Un reciente informe elaborado por la organización Chinese Human Rights Defenders (CHRD) ha sacado a la luz una serie de prácticas aberrantes dentro del sistema penitenciario chino, donde se denuncian torturas, el uso de jaulas de hierro y descargas eléctricas contra los detenidos. La investigación, que analiza 209 casos registrados entre 2016 y 2025, pone en evidencia una realidad oscura que contradice la imagen de modernidad y progreso tecnológico que el gigante asiático proyecta al mundo.

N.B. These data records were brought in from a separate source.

[src/common/rtc_pkg.sv]
// Constants for the clock output and time access block
package rtc_pkg;
    // Register offsets (byte addresses, 8-bit data)
    localparam logic [7:0] OFS_SEC    = 8'h00;
    localparam logic [7:0] OFS_MIN    = 8'h01;
    localparam logic [7:0] OFS_HOUR   = 8'h02;
    localparam logic [7:0] OFS_TLAST  = 8'h06;
    localparam logic [7:0] OFS_CLKCTL = 8'h08;
    localparam logic [7:0] OFS_OFFSET = 8'h09;
    localparam logic [7:0] OFS_CTRL   = 8'h0a;
    localparam logic [7:0] OFS_PTR    = 8'h0b;
    localparam logic [7:0] OFS_UNIX0  = 8'h0c;
    localparam logic [7:0] OFS_UNIX3  = 8'h0f;
    // Clock control and control register field positions
    localparam int CC_FSEL_LSB = 0;
    localparam int CC_EN_BIT   = 3;
    localparam int CC_IRQE_BIT = 4;
    localparam int CC_SYNC_BIT = 5;
    localparam int CC_FLAG_BIT = 6;
    localparam int CTRL_RESET_BIT = 0;
    // Reset values
    localparam logic [2:0] FSEL_RST = 3'h0;
    localparam logic       EN_RST   = 1'b1;
    localparam logic       IRQE_RST = 1'b0;
    localparam logic       SYNC_RST = 1'b1;
    localparam logic [7:0] OFFSET_RST = 8'h00;
    // Frequency select codes
    localparam logic [2:0] FSEL_XTAL  = 3'h0;
    localparam logic [2:0] FSEL_8192  = 3'h1;
    localparam logic [2:0] FSEL_1024  = 3'h2;
    localparam logic [2:0] FSEL_64    = 3'h3;
    localparam logic [2:0] FSEL_32    = 3'h4;
    localparam logic [2:0] FSEL_1HZ   = 3'h5;
    localparam logic [2:0] FSEL_TIMER = 3'h6;
    localparam logic [2:0] FSEL_OFF   = 3'h7;
    // Prescaler taps on a 15-bit count of crystal falling edges
    localparam int PRE_W      = 15;
    localparam int TAP_8192   = 1;
    localparam int TAP_1024   = 4;
    localparam int TAP_64     = 8;
    localparam int TAP_32     = 9;
    localparam int TAP_1HZ    = 14;
    localparam int CORR_PERIOD_S = 60;
    // Time counter limits (binary) and read-failure value
    localparam logic [7:0] SEC_MAX  = 8'h3b;
    localparam logic [7:0] MIN_MAX  = 8'h3b;
    localparam logic [7:0] HOUR_MAX = 8'h17;
    localparam logic [7:0] RD_FAIL  = 8'hff;
    // Bus access timeout
    localparam int CLK_HZ      = 10_000_000;
    localparam int TIMEOUT_MS  = 950;
    localparam int TIMEOUT_CYC = TIMEOUT_MS * (CLK_HZ / 1000);
    localparam int TMO_W       = 24;
endpackage : rtc_pkg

Los antecedentes de estas denuncias se remontan a una década de testimonios recopilados de exdetenidos, abogados y familiares de víctimas. Según el documento, el objetivo principal de estos métodos coercitivos es la obtención de confesiones forzadas, utilizando técnicas que incluyen la privación de sueño, el aislamiento prolongado, la exposición a temperaturas extremas y la falta de asistencia médica adecuada, un problema que afectó al 35% de los casos relevados.
Las cifras del estudio son contundentes: además de los golpes y las torturas físicas, se registraron 16 muertes bajo custodia. Un caso emblemático es el de Yin Dengzhen, una mujer de 58 años que, tras ser encarcelada por denunciar corrupción, sufrió un deterioro físico extremo, llegando a pesar 35 kilos mientras padecía linfoma, sin que las autoridades permitieran su liberación por razones humanitarias.
Desde una perspectiva de derechos humanos, el informe cuestiona la impunidad reinante, ya que no se hallaron evidencias de sanciones contra los funcionarios responsables de estos abusos. Si bien en casos aislados la justicia llegó a anular confesiones obtenidas bajo tortura, esto no impidió que los detenidos recibieran condenas severas, utilizando incluso su resistencia a confesar como un agravante en los procesos judiciales.
En conclusión, el informe de la CHRD expone una brecha profunda entre la narrativa de innovación tecnológica de China y la vulnerabilidad extrema de quienes caen bajo la órbita de su sistema penal. La falta de mecanismos efectivos para prevenir estos abusos y la ausencia de rendición de cuentas plantean un interrogante urgente sobre el respeto a los derechos fundamentales en un país que busca liderar la agenda global del siglo XXI.